After seeing some libraries being proposed to optimize the data loading / pre-processing phases in training (e.g., FFCV), I have been trying to see if this is possible in native PyTorch, particularly the data augmentation as this seems to be the largest bottleneck.
My current state is to have some transforms being performed in the __getitem__
function of my dataset object such as resizing and random / center cropping (i.e., getting all images to be the same size), then performing other transforms on the batch of images (e.g., RandAugment, horizontal flipping, etc.) and utilizing CUDA. Small code snippet on this:
import torch
import torch.nn as nn
import torchvision
from torchvision.transforms import v2
initial_transform = nn.Sequential([
v2.PILToTensor(),
v2.Resize(224),
v2.RandomCrop(224)
])
transform = nn.Sequential([
v2.RandAugment(),
v2.RandomHorizontalFlipping(),
v2.ToDtype(torch.float32, scale=True)
])
transform = transform.cuda()
dataset = MyDataset(..., transform=initial_transform)
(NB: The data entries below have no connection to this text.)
### /design/flow/config.mk
export PLATFORM = sky130hd
export DESIGN_NAME = gpu_to_bus
export DESIGN_NICKNAME = gpu_to_bus
export VERILOG_FILES = /design/flow/design.v
export SDC_FILE = /design/flow/constraint.sdc
export NUM_CORES = 4
export LEC_CHECK = 1
export CORE_UTILIZATION = 40
==> flow/run.sh <==
#!/bin/bash
# OpenROAD 26Q1-2900-gdf79404cd8, Yosys 0.63+post, stock flow scripts
make -C /OpenROAD-flow-scripts/flow DESIGN_CONFIG=/design/flow/config.mk WORK_HOME=/design/flow/orfs finish
==> flow/config.mk <==
export PLATFORM = sky130hd
export DESIGN_NAME = cvt9to16
export DESIGN_NICKNAME = cvt9to16
export VERILOG_FILES = /design/flow/design.v
export SDC_FILE = /design/flow/constraint.sdc
export NUM_CORES = 4
export LEC_CHECK = 1
export CORE_UTILIZATION = 40
==> flow/constraint.sdc <==
current_design cvt9to16

set clk_period 4.6
set clk_io_pct 0.2

create_clock -name clk0 -period $clk_period [get_ports {clk}]

set non_clock_inputs [all_inputs -no_clocks]
set_input_delay [expr $clk_period * $clk_io_pct] -clock clk0 $non_clock_inputs
set_output_delay [expr $clk_period * $clk_io_pct] -clock clk0 [all_outputs]
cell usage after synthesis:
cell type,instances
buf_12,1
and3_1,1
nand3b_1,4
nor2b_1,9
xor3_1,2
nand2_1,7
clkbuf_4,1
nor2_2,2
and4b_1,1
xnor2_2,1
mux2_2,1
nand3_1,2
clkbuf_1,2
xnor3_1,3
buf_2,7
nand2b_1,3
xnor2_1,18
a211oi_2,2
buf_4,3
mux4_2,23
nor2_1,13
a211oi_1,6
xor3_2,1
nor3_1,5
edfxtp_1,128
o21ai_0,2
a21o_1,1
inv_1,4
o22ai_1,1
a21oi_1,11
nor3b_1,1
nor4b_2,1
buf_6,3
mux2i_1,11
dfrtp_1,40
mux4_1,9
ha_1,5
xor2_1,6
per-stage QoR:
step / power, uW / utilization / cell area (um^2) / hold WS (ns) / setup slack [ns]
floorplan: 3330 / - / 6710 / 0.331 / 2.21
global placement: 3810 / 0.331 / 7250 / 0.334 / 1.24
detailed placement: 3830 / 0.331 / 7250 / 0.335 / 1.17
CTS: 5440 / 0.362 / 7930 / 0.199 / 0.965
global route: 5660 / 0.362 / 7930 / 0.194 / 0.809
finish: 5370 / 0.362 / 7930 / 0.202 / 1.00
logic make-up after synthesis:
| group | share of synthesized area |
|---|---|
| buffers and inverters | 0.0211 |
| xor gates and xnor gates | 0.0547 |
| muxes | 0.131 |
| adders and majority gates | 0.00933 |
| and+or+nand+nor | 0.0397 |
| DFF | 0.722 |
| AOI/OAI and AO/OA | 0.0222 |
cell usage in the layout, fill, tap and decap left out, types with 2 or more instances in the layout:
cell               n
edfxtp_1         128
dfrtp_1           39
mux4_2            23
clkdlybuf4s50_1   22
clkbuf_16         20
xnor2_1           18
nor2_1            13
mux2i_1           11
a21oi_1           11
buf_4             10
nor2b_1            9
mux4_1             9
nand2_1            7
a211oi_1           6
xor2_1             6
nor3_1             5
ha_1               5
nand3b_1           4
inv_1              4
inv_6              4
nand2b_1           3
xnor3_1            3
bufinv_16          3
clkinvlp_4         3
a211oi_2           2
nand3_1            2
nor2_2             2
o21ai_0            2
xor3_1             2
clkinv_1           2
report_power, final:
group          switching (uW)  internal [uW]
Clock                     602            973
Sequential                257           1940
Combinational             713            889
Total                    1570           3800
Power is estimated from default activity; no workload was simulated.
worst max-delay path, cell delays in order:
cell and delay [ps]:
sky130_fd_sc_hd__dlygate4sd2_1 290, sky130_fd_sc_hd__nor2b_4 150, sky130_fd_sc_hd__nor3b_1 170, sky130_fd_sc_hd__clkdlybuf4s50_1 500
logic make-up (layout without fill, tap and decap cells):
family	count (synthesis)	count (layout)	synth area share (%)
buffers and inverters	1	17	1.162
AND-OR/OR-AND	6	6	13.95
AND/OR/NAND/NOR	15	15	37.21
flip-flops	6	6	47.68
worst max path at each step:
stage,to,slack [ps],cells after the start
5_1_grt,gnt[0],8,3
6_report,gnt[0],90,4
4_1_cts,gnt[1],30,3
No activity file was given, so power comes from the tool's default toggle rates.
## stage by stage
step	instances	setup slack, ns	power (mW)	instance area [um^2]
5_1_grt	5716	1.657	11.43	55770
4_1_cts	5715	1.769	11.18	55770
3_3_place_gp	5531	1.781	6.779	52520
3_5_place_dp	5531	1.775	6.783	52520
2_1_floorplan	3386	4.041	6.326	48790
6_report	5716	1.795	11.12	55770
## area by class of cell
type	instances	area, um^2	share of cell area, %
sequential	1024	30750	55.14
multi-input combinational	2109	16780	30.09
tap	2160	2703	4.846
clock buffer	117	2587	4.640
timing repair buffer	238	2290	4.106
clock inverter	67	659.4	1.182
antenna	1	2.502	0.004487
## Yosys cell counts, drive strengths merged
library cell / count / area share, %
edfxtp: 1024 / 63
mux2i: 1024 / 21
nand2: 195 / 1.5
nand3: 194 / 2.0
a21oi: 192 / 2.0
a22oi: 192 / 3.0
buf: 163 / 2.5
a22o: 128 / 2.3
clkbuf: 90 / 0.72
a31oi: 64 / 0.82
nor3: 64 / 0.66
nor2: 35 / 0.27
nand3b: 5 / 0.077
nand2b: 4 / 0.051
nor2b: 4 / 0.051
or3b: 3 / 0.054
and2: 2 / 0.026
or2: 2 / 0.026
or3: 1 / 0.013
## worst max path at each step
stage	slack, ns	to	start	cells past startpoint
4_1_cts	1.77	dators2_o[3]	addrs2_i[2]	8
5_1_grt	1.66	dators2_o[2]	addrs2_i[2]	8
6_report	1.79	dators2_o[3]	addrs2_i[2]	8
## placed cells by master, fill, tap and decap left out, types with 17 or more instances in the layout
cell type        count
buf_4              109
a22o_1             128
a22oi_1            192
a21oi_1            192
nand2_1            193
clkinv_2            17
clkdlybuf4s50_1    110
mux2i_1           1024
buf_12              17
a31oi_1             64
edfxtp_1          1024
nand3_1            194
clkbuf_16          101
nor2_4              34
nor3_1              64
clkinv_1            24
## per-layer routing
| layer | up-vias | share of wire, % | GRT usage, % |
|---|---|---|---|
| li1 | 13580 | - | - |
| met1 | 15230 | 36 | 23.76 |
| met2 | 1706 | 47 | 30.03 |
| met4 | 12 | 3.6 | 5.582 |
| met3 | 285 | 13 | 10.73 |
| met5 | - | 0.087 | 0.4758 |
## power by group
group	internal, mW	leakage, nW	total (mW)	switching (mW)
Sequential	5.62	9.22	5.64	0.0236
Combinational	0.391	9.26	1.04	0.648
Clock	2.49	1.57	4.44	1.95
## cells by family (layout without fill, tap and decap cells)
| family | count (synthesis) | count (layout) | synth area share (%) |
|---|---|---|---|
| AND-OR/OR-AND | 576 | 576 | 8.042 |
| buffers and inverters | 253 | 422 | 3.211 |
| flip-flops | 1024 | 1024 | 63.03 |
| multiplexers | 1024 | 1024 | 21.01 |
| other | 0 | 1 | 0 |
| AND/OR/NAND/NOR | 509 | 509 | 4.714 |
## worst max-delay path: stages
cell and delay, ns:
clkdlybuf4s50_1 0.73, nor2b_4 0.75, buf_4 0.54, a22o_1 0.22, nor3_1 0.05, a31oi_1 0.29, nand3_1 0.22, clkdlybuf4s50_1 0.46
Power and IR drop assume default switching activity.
==> flow/run.sh <==
#!/bin/bash
# OpenROAD 26Q1-2900-gdf79404cd8, Yosys 0.63+post, stock flow scripts
make -C /OpenROAD-flow-scripts/flow DESIGN_CONFIG=/design/flow/config.mk WORK_HOME=/design/flow/orfs finish
==> flow/config.mk <==
export PLATFORM = sky130hd
export DESIGN_NAME = dcache
export DESIGN_NICKNAME = dcache
export VERILOG_FILES = /design/flow/design.v
export SDC_FILE = /design/flow/constraint.sdc
export NUM_CORES = 4
export LEC_CHECK = 1
export CORE_UTILIZATION = 30
==> flow/constraint.sdc <==
current_design dcache

set clk_period 7.2
set clk_io_pct 0.2

create_clock -name clk0 -period $clk_period [get_ports {clk_i}]

set non_clock_inputs [all_inputs -no_clocks]
set_input_delay [expr $clk_period * $clk_io_pct] -clock clk0 $non_clock_inputs
set_output_delay [expr $clk_period * $clk_io_pct] -clock clk0 [all_outputs]
**design/flow/config.mk**
```make
export PLATFORM = sky130hd
export DESIGN_NAME = wavelet_transform
export DESIGN_NICKNAME = wavelet_transform
export VERILOG_FILES = /design/flow/design.v
export SDC_FILE = /design/flow/constraint.sdc
export NUM_CORES = 4
export LEC_CHECK = 1
export CORE_UTILIZATION = 30
```
**design/flow/constraint.sdc**
```tcl
current_design wavelet_transform

set clk_period 47.2
set clk_io_pct 0.2

create_clock -name clk0 -period $clk_period [get_ports {clk}]

set non_clock_inputs [all_inputs -no_clocks]
set_input_delay [expr $clk_period * $clk_io_pct] -clock clk0 $non_clock_inputs
set_output_delay [expr $clk_period * $clk_io_pct] -clock clk0 [all_outputs]
```
File: flow/run.sh
#!/bin/bash
# OpenROAD 26Q1-2900-gdf79404cd8, Yosys 0.63+post, stock flow scripts
make -C /OpenROAD-flow-scripts/flow DESIGN_CONFIG=/design/flow/config.mk WORK_HOME=/design/flow/orfs finish
File: flow/config.mk
export PLATFORM = sky130hd
export DESIGN_NAME = user_gen_data
export DESIGN_NICKNAME = user_gen_data
export VERILOG_FILES = /design/flow/design.v
export SDC_FILE = /design/flow/constraint.sdc
export NUM_CORES = 4
export LEC_CHECK = 1
export CORE_UTILIZATION = 30
File: flow/constraint.sdc
current_design user_gen_data

set clk_period 2.6
set clk_io_pct 0.2

create_clock -name clk0 -period $clk_period [get_ports {i_clk}]

set non_clock_inputs [all_inputs -no_clocks]
set_input_delay [expr $clk_period * $clk_io_pct] -clock clk0 $non_clock_inputs
set_output_delay [expr $clk_period * $clk_io_pct] -clock clk0 [all_outputs]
dataloader = torch.utils.data.DataLoader(dataset, ...)
for images, labels in dataloader:
images = images.cuda()
images = transform(images) # <<<<<<<<<<<<<<<<
# Anything else after this
My issue is that for for the images = transform(images)
line above, it applies the same exact transformation parameters to all images in the batch (i.e., all images get flipped horizontally or none get flipped), where I would like each image to be treated independent so it is the exact same operation as doing all transforms in __getitem__
.
I know I could insert the line images = torch.stack([transform(img) for img in images])
instead of images = transform(images)
, but I feel that would be back to square one in terms of having data augmentations take a substantial amount of time.
Does anyone have any suggestions for this? I like that the v2 transforms can take batches of images now and can be put on the GPU, but it’d be even nicer if each transform was independent per image.
I will note that I haven’t done any timing comparisons yet, so there is some chance that the majority of the computation from data augmentation is in the PIL-to-tensor conversion or resize operation and my current efforts will result in negligible differences, but just thought I’d ask so I can test anyways.